▸ **EXTRACTED ENTRIES**:
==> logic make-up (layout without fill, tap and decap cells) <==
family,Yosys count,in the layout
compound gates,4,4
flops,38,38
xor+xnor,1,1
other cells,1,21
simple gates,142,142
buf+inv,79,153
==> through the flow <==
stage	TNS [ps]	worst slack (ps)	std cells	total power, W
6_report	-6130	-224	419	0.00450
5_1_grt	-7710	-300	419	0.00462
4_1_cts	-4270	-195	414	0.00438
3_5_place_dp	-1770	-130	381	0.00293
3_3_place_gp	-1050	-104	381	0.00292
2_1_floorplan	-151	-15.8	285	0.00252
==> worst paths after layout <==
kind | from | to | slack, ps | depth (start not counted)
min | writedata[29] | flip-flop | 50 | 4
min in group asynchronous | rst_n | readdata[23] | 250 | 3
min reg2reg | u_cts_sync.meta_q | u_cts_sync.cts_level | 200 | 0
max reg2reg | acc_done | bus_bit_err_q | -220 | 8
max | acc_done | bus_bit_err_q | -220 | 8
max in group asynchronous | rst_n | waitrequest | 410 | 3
==> config.mk <==
export PLATFORM = sky130hd
export DESIGN_NAME = nrcr_regs
export DESIGN_NICKNAME = d
export VERILOG_FILES = /design/src/logic/nrcr_buf2.v /design/src/logic/nrcr_regs.v
export VERILOG_INCLUDE_DIRS = /design/src /design/src/logic
export SDC_FILE = /design/constraint.sdc
export NUM_CORES = 1
export LEC_CHECK = 0
export BUFFER_PORTS_ARGS = -buffer_cell sky130_fd_sc_hd__buf_4
export CORE_ASPECT_RATIO = 0.7
export CORE_MARGIN = 2
export CORE_UTILIZATION = 44
export CTS_CLUSTER_DIAMETER = 100
export DETAILED_ROUTE_END_ITERATION = 8
export PLACE_DENSITY = 0.76
export SLEW_MARGIN = 10
export SYNTH_ARGS = -nofsm -noshare
export SYNTH_HDL_FRONTEND = slang
export SYNTH_SLANG_ARGS = --single-unit
==> constraint.sdc <==
create_clock -name clk -period 3.4 [get_ports clk]
set_input_delay 0.68 -clock clk [delete_from_list [all_inputs] [get_ports clk]]
set_output_delay 0.68 -clock clk [all_outputs]
set_load 0.005 [all_outputs]
==> src/logic/nrcr_defs.vh <==
// Constants for the receiver configuration register group.
// Assumes byte-wide register port with 8-bit addresses and a 20 MHz clock.
`ifndef NRCR_DEFS_VH
`define NRCR_DEFS_VH

`define NRCR_ADDR_SOFD     8'h34
`define NRCR_ADDR_CTRL     8'h35
`define NRCR_ADDR_WAIT     8'h36
`define NRCR_ADDR_THRESH   8'h37
`define NRCR_ADDR_RCV      8'h38

`define NRCR_SOF_EN        5
`define NRCR_SOF_SEEN      4
`define NRCR_SUBCARRIER_IRQ_ENABLE       2
`define NRCR_SUBC_SEEN     1
`define NRCR_SUBC_LIVE     0

`define NRCR_ALLOW_BITS    7
`define NRCR_MULTI         6
`define NRCR_EMD           3
`define NRCR_WAIT_UNIT     7

`define NRCR_RST_SOFD      8'h00
`define NRCR_RST_CTRL      8'h04
`define NRCR_RST_WAIT      8'h00
`define NRCR_RST_THRESH    8'h00
`define NRCR_RST_RCV       8'h00

`define NRCR_BAUD_106      3'h4
`define NRCR_BAUD_212      3'h5
`define NRCR_BAUD_424      3'h6
`define NRCR_BAUD_847      3'h7

`define NRCR_CLK_KHZ       20000
`define NRCR_CARRIER_KHZ   13560
// Sixteen carrier periods in clk cycles, rounded down (never longer than exact), no minimum
`define NRCR_CARRIER_CYC   16
`define NRCR_UNIT16_CYC    ((`NRCR_CARRIER_CYC * `NRCR_CLK_KHZ) / `NRCR_CARRIER_KHZ)
// Half bit period at 106 kBd in clk cycles (128 carrier periods per bit at 106)
`define NRCR_HALF106_CYC   ((64 * `NRCR_CLK_KHZ) / `NRCR_CARRIER_KHZ)

`define NRCR_EMD_BYTES     3

`endif

==> src/logic/nrcr_buf2.v <==
// Two-entry buffer with valid/ready on both sides.
// Assumes single clock, synchronous active-high reset.
`timescale 1ns/1ns
module nrcr_buf2 #(
    parameter WIDTH = 8
) (
    input wire clk,
    input wire rst,
    input wire flush,
    input wire in_valid,
    output wire in_ready,
    input wire [WIDTH-1:0] in_data,
    output wire out_valid,
    input wire out_ready,
    output wire [WIDTH-1:0] out_data
);
    reg [WIDTH-1:0] mem [0:1];
    reg rd_ptr;
    reg wr_ptr;
    reg [1:0] count;
    wire do_wr;
    wire do_rd;

    assign in_ready = (count != 2'd2);
    assign out_valid = (count != 2'd0);
    assign out_data = mem[rd_ptr];
    assign do_wr = in_valid && in_ready;
    assign do_rd = out_valid && out_ready;

    always @(posedge clk) begin
        if (rst || flush) begin
            rd_ptr <= 1'b0;
            wr_ptr <= 1'b0;
            count <= 2'd0;
        end else begin
            if (do_wr) begin
                wr_ptr <= ~wr_ptr;
            end
            if (do_rd) begin
                rd_ptr <= ~rd_ptr;
            end
            if (do_wr && !do_rd) begin
                count <= count + 2'd1;
            end else if (do_rd && !do_wr) begin
                count <= count - 2'd1;
            end
        end
    end

    always @(posedge clk) begin
        if (do_wr) begin
            mem[wr_ptr] <= in_data;
        end
    end
endmodule // nrcr_buf2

▸ **WHAT YOU HAVE TO DO**: Write out the full listing exactly as given.

▸ **TASK ANSWER**:
==> logic make-up (layout without fill, tap and decap cells) <==
family,Yosys count,in the layout
compound gates,4,4
flops,38,38
xor+xnor,1,1
other cells,1,21
simple gates,142,142
buf+inv,79,153
==> through the flow <==
stage	TNS [ps]	worst slack (ps)	std cells	total power, W
6_report	-6130	-224	419	0.00450
5_1_grt	-7710	-300	419	0.00462
4_1_cts	-4270	-195	414	0.00438
3_5_place_dp	-1770	-130	381	0.00293
3_3_place_gp	-1050	-104	381	0.00292
2_1_floorplan	-151	-15.8	285	0.00252
==> worst paths after layout <==
kind | from | to | slack, ps | depth (start not counted)
min | writedata[29] | flip-flop | 50 | 4
min in group asynchronous | rst_n | readdata[23] | 250 | 3
min reg2reg | u_cts_sync.meta_q | u_cts_sync.cts_level | 200 | 0
max reg2reg | acc_done | bus_bit_err_q | -220 | 8
max | acc_done | bus_bit_err_q | -220 | 8
max in group asynchronous | rst_n | waitrequest | 410 | 3
==> config.mk <==
export PLATFORM = sky130hd
export DESIGN_NAME = nrcr_regs
export DESIGN_NICKNAME = d
export VERILOG_FILES = /design/src/logic/nrcr_buf2.v /design/src/logic/nrcr_regs.v
export VERILOG_INCLUDE_DIRS = /design/src /design/src/logic
export SDC_FILE = /design/constraint.sdc
export NUM_CORES = 1
export LEC_CHECK = 0
export BUFFER_PORTS_ARGS = -buffer_cell sky130_fd_sc_hd__buf_4
export CORE_ASPECT_RATIO = 0.7
export CORE_MARGIN = 2
export CORE_UTILIZATION = 44
export CTS_CLUSTER_DIAMETER = 100
export DETAILED_ROUTE_END_ITERATION = 8
export PLACE_DENSITY = 0.76
export SLEW_MARGIN = 10
export SYNTH_ARGS = -nofsm -noshare
export SYNTH_HDL_FRONTEND = slang
export SYNTH_SLANG_ARGS = --single-unit
==> constraint.sdc <==
create_clock -name clk -period 3.4 [get_ports clk]
set_input_delay 0.68 -clock clk [delete_from_list [all_inputs] [get_ports clk]]
set_output_delay 0.68 -clock clk [all_outputs]
set_load 0.005 [all_outputs]
==> src/logic/nrcr_defs.vh <==
// Constants for the receiver configuration register group.
// Assumes byte-wide register port with 8-bit addresses and a 20 MHz clock.
`ifndef NRCR_DEFS_VH
`define NRCR_DEFS_VH

`define NRCR_ADDR_SOFD     8'h34
`define NRCR_ADDR_CTRL     8'h35
`define NRCR_ADDR_WAIT     8'h36
`define NRCR_ADDR_THRESH   8'h37
`define NRCR_ADDR_RCV      8'h38

`define NRCR_SOF_EN        5
`define NRCR_SOF_SEEN      4
`define NRCR_SUBCARRIER_IRQ_ENABLE       2
`define NRCR_SUBC_SEEN     1
`define NRCR_SUBC_LIVE     0

`define NRCR_ALLOW_BITS    7
`define NRCR_MULTI         6
`define NRCR_EMD           3
`define NRCR_WAIT_UNIT     7

`define NRCR_RST_SOFD      8'h00
`define NRCR_RST_CTRL      8'h04
`define NRCR_RST_WAIT      8'h00
`define NRCR_RST_THRESH    8'h00
`define NRCR_RST_RCV       8'h00

`define NRCR_BAUD_106      3'h4
`define NRCR_BAUD_212      3'h5
`define NRCR_BAUD_424      3'h6
`define NRCR_BAUD_847      3'h7

`define NRCR_CLK_KHZ       20000
`define NRCR_CARRIER_KHZ   13560
// Sixteen carrier periods in clk cycles, rounded down (never longer than exact), no minimum
`define NRCR_CARRIER_CYC   16
`define NRCR_UNIT16_CYC    ((`NRCR_CARRIER_CYC * `NRCR_CLK_KHZ) / `NRCR_CARRIER_KHZ)
// Half bit period at 106 kBd in clk cycles (128 carrier periods per bit at 106)
`define NRCR_HALF106_CYC   ((64 * `NRCR_CLK_KHZ) / `NRCR_CARRIER_KHZ)

`define NRCR_EMD_BYTES     3

`endif

==> src/logic/nrcr_buf2.v <==
// Two-entry buffer with valid/ready on both sides.
// Assumes single clock, synchronous active-high reset.
`timescale 1ns/1ns
module nrcr_buf2 #(
    parameter WIDTH = 8
) (
    input wire clk,
    input wire rst,
    input wire flush,
    input wire in_valid,
    output wire in_ready,
    input wire [WIDTH-1:0] in_data,
    output wire out_valid,
    input wire out_ready,
    output wire [WIDTH-1:0] out_data
);
    reg [WIDTH-1:0] mem [0:1];
    reg rd_ptr;
    reg wr_ptr;
    reg [1:0] count;
    wire do_wr;
    wire do_rd;

    assign in_ready = (count != 2'd2);
    assign out_valid = (count != 2'd0);
    assign out_data = mem[rd_ptr];
    assign do_wr = in_valid && in_ready;
    assign do_rd = out_valid && out_ready;

    always @(posedge clk) begin
        if (rst || flush) begin
            rd_ptr <= 1'b0;
            wr_ptr <= 1'b0;
            count <= 2'd0;
        end else begin
            if (do_wr) begin
                wr_ptr <= ~wr_ptr;
            end
            if (do_rd) begin
                rd_ptr <= ~rd_ptr;
            end
            if (do_wr && !do_rd) begin
                count <= count + 2'd1;
            end else if (do_rd && !do_wr) begin
                count <= count - 2'd1;
            end
        end
    end

    always @(posedge clk) begin
        if (do_wr) begin
            mem[wr_ptr] <= in_data;
        end
    end
endmodule // nrcr_buf2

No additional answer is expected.